• **Try it**:
Up to and including the line that contains "parameter int H_RES", repeat each line of the data exactly, starting from the first.

Stored items:
+ + +
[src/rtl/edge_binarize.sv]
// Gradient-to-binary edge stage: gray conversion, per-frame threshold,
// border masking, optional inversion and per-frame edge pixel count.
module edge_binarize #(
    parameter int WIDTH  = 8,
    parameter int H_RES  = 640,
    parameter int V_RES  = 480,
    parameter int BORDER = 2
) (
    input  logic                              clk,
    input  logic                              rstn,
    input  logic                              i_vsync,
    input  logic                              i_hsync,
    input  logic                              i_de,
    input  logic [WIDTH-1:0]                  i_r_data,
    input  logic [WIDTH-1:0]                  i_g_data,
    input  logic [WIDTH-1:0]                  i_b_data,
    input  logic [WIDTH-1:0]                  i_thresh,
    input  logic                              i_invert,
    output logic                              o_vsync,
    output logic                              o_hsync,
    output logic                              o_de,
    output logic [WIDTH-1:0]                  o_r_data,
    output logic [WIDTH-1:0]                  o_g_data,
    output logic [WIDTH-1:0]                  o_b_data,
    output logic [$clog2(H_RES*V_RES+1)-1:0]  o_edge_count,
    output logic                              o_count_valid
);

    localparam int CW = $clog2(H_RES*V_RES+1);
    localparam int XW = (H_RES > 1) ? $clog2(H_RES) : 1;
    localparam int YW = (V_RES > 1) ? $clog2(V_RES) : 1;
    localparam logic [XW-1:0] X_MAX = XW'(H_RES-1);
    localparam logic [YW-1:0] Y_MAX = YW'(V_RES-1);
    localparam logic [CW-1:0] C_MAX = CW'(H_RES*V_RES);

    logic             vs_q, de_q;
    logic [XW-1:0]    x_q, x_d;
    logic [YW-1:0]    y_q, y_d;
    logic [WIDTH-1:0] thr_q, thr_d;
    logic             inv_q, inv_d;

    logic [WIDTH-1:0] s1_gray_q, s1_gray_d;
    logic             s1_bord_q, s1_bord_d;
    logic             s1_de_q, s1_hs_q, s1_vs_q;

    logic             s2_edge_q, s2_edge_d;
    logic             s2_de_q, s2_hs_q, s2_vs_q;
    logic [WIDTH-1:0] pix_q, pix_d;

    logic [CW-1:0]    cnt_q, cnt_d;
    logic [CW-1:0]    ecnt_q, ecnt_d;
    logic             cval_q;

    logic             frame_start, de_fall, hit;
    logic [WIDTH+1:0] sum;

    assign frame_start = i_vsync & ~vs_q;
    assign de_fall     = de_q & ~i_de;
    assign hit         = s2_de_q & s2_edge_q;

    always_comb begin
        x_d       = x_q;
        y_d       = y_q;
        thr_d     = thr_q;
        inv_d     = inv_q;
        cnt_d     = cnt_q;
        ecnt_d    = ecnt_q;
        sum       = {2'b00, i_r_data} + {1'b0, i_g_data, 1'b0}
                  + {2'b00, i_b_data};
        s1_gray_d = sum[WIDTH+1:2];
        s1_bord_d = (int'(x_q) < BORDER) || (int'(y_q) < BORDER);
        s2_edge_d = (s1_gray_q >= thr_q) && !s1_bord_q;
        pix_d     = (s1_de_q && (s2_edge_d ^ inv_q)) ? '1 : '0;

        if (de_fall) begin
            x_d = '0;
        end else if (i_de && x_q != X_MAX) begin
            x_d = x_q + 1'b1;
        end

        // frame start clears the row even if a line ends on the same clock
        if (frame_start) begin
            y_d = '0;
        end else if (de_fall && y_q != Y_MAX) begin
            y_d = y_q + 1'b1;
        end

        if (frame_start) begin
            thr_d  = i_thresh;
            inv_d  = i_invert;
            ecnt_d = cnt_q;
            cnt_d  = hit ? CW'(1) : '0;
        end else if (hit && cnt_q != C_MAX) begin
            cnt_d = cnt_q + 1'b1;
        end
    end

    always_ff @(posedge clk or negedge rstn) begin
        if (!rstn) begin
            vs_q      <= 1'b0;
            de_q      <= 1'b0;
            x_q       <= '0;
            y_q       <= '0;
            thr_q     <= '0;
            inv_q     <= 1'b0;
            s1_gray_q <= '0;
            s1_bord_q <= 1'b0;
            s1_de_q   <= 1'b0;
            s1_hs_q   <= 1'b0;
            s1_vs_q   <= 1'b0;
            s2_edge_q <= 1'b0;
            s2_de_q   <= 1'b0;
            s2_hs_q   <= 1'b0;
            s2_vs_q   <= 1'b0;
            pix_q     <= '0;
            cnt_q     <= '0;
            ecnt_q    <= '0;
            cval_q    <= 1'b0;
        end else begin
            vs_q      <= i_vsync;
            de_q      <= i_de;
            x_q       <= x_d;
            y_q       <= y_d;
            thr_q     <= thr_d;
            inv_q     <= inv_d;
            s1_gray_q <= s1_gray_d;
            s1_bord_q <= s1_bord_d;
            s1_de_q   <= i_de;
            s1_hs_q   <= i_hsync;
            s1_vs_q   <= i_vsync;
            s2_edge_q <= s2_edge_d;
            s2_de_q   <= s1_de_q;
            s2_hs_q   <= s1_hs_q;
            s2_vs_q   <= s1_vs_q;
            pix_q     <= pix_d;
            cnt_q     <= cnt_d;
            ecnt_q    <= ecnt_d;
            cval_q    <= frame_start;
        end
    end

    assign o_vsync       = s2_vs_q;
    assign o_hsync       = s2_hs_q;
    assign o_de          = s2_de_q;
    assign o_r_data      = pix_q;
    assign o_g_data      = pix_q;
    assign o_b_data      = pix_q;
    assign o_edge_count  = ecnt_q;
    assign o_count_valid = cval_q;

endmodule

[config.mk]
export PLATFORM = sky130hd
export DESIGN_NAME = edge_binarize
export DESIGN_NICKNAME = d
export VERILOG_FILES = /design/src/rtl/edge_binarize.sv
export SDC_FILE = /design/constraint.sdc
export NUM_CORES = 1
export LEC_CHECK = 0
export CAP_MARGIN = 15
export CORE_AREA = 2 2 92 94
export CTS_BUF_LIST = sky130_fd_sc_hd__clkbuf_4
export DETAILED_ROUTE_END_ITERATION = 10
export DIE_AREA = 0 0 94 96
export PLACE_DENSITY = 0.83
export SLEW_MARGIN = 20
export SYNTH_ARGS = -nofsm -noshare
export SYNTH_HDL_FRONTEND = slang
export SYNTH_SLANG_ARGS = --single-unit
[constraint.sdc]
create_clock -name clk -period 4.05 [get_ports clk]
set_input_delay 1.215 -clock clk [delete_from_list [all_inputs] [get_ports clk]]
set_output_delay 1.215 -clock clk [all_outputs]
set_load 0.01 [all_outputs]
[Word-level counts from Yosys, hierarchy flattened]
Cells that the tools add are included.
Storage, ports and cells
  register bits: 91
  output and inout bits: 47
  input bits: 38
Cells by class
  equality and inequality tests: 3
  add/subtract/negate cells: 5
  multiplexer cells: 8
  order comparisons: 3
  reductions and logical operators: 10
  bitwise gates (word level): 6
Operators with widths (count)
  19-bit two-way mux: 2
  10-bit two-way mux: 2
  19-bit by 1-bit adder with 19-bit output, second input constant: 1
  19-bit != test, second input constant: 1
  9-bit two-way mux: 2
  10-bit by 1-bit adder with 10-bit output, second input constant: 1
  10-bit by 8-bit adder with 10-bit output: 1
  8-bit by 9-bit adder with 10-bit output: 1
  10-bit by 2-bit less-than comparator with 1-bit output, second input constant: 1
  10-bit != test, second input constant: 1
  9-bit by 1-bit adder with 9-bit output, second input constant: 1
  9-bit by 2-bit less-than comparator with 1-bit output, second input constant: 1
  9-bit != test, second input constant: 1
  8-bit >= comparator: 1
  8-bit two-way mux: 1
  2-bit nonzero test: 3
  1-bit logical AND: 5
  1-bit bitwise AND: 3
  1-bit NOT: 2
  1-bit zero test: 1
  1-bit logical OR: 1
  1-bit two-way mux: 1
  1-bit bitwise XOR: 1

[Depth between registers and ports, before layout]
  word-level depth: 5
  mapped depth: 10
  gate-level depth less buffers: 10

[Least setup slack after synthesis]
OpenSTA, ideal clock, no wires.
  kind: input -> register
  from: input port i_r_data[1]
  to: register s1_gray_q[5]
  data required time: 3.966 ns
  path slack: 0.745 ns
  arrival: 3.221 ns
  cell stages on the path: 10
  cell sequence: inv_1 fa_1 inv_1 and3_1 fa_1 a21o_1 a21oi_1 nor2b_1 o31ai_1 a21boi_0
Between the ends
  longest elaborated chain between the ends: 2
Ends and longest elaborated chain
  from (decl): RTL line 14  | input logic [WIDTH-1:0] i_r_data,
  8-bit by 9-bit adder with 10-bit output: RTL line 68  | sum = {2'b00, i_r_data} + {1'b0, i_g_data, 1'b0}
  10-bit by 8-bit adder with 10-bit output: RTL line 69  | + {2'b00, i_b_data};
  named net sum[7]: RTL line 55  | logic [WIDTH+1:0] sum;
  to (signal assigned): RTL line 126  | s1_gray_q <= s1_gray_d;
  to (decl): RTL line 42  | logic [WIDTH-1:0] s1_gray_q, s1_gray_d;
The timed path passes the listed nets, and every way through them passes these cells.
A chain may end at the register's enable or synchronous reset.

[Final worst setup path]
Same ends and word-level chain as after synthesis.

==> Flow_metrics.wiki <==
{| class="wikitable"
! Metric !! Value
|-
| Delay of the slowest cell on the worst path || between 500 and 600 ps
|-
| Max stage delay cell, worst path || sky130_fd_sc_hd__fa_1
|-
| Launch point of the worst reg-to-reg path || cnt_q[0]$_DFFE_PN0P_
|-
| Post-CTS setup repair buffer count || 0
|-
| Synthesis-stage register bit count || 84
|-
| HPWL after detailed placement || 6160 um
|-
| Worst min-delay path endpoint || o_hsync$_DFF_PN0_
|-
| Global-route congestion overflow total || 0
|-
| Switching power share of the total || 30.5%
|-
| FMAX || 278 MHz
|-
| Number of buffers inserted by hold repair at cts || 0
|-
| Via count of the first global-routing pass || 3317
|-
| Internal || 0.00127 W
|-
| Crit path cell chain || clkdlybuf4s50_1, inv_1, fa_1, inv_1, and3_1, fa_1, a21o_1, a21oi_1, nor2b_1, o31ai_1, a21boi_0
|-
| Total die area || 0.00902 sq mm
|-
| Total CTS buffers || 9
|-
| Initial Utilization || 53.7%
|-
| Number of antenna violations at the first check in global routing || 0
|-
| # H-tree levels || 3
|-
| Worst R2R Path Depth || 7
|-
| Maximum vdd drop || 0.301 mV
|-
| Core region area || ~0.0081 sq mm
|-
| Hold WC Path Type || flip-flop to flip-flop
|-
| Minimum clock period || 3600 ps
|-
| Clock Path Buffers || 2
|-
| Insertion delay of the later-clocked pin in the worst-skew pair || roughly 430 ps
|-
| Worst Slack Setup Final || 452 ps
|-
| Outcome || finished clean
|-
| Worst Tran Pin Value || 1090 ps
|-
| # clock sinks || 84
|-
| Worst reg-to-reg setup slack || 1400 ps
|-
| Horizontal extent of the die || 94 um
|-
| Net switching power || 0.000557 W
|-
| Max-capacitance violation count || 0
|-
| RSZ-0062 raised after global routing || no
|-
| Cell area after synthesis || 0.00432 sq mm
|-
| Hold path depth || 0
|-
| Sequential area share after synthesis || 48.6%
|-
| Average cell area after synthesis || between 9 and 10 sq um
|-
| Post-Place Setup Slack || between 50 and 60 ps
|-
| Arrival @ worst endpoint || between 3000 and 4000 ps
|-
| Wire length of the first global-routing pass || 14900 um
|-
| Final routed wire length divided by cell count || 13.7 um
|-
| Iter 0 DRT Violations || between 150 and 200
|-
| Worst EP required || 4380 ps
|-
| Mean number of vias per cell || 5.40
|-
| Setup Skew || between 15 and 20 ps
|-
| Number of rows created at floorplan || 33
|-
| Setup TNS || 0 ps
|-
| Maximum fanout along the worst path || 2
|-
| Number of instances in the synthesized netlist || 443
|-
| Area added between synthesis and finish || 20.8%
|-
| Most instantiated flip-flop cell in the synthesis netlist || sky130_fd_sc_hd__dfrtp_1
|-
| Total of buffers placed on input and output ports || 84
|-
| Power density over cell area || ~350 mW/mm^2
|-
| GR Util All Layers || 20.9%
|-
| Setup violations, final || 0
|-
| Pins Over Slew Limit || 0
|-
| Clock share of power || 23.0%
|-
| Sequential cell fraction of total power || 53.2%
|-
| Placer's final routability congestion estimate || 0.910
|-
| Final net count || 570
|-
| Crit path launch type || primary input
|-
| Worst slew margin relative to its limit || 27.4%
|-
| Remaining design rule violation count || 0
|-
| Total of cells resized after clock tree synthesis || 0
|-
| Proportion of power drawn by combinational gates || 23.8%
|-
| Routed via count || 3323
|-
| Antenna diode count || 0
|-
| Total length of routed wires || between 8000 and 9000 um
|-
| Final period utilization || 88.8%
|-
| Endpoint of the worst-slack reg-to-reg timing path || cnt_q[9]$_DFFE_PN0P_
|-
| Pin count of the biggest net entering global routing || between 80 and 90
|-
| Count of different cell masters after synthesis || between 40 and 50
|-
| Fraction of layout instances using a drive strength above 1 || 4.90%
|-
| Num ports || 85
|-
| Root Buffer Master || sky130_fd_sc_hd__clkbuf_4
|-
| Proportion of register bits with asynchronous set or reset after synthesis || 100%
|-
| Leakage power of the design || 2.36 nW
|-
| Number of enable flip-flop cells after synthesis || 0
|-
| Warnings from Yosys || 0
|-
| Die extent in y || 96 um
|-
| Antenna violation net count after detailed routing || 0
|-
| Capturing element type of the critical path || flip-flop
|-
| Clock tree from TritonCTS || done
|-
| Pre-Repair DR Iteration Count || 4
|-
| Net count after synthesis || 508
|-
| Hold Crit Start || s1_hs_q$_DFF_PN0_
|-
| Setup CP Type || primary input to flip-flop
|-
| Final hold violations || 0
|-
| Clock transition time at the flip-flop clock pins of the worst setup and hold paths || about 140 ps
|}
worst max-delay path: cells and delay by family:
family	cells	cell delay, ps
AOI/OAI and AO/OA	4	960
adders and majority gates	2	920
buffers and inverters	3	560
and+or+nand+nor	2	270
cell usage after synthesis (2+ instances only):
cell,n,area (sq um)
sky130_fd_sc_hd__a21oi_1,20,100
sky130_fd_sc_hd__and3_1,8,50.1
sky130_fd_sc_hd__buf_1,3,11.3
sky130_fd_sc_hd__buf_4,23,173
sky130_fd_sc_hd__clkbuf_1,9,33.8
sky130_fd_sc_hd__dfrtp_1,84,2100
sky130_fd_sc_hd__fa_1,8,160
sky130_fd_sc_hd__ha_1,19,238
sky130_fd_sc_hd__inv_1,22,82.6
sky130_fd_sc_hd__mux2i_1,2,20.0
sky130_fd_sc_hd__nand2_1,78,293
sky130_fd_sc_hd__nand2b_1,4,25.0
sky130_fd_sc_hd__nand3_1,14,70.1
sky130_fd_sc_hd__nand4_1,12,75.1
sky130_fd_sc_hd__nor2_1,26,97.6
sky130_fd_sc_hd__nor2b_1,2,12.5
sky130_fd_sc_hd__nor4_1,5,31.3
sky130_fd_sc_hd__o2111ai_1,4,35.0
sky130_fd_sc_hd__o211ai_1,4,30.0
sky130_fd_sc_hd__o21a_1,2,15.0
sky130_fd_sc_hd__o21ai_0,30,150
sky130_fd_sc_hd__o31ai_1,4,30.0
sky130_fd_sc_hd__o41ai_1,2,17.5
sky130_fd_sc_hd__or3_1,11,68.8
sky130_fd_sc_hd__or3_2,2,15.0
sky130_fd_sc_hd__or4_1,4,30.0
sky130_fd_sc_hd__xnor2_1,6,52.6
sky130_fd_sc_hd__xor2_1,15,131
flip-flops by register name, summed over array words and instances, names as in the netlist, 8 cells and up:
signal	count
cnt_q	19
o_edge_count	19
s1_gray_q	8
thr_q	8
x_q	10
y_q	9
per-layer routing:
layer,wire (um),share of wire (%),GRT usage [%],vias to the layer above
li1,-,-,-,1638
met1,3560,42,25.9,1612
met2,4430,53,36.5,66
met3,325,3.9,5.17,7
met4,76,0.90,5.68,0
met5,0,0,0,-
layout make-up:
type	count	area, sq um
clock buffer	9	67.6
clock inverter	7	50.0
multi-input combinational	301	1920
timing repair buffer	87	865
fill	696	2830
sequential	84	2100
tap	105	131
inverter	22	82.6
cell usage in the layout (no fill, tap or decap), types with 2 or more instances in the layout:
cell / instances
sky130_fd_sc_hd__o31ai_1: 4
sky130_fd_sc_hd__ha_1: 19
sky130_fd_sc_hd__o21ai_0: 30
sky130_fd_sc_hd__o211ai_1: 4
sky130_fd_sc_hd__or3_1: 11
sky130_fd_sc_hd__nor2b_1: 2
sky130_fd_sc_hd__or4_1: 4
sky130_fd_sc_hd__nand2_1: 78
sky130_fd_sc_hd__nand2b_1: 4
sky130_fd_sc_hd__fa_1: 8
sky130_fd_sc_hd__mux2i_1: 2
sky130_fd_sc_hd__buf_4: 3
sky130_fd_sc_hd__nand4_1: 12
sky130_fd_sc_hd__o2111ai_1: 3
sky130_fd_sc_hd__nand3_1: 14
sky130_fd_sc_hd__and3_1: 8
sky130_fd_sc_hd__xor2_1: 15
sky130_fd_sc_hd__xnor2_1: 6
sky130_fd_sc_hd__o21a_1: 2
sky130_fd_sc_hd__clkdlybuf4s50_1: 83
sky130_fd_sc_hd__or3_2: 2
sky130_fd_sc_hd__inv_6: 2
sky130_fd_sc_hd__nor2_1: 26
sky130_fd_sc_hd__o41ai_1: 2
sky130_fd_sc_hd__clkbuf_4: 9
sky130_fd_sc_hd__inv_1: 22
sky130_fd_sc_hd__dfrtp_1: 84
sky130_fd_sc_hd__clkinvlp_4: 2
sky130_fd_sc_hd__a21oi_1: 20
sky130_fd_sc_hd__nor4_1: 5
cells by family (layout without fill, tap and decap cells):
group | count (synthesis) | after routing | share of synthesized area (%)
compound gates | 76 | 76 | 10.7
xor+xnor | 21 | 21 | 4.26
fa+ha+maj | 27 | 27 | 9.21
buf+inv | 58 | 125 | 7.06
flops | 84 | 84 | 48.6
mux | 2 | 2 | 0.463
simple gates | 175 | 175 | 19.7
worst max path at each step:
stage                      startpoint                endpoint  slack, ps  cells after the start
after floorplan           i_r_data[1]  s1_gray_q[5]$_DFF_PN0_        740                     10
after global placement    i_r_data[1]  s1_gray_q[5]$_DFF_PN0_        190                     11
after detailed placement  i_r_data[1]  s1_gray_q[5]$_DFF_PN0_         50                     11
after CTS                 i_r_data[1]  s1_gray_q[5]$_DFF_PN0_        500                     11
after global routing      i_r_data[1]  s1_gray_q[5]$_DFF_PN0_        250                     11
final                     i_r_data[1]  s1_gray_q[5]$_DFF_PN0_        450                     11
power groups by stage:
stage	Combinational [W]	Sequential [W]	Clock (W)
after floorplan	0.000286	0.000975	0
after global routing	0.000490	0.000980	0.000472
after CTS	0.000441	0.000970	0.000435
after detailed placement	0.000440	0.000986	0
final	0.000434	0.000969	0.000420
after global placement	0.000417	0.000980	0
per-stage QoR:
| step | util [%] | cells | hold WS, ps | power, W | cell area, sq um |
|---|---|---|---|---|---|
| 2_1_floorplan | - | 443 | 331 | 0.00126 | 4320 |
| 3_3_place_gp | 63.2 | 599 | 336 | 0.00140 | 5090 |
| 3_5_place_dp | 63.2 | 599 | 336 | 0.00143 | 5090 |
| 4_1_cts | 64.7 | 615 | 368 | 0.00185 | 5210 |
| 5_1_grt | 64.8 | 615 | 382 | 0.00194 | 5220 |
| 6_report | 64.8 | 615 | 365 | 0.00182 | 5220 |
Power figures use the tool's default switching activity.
+ + +
• **Response below**:
[src/rtl/edge_binarize.sv]
// Gradient-to-binary edge stage: gray conversion, per-frame threshold,
// border masking, optional inversion and per-frame edge pixel count.
module edge_binarize #(
    parameter int WIDTH  = 8,
    parameter int H_RES  = 640,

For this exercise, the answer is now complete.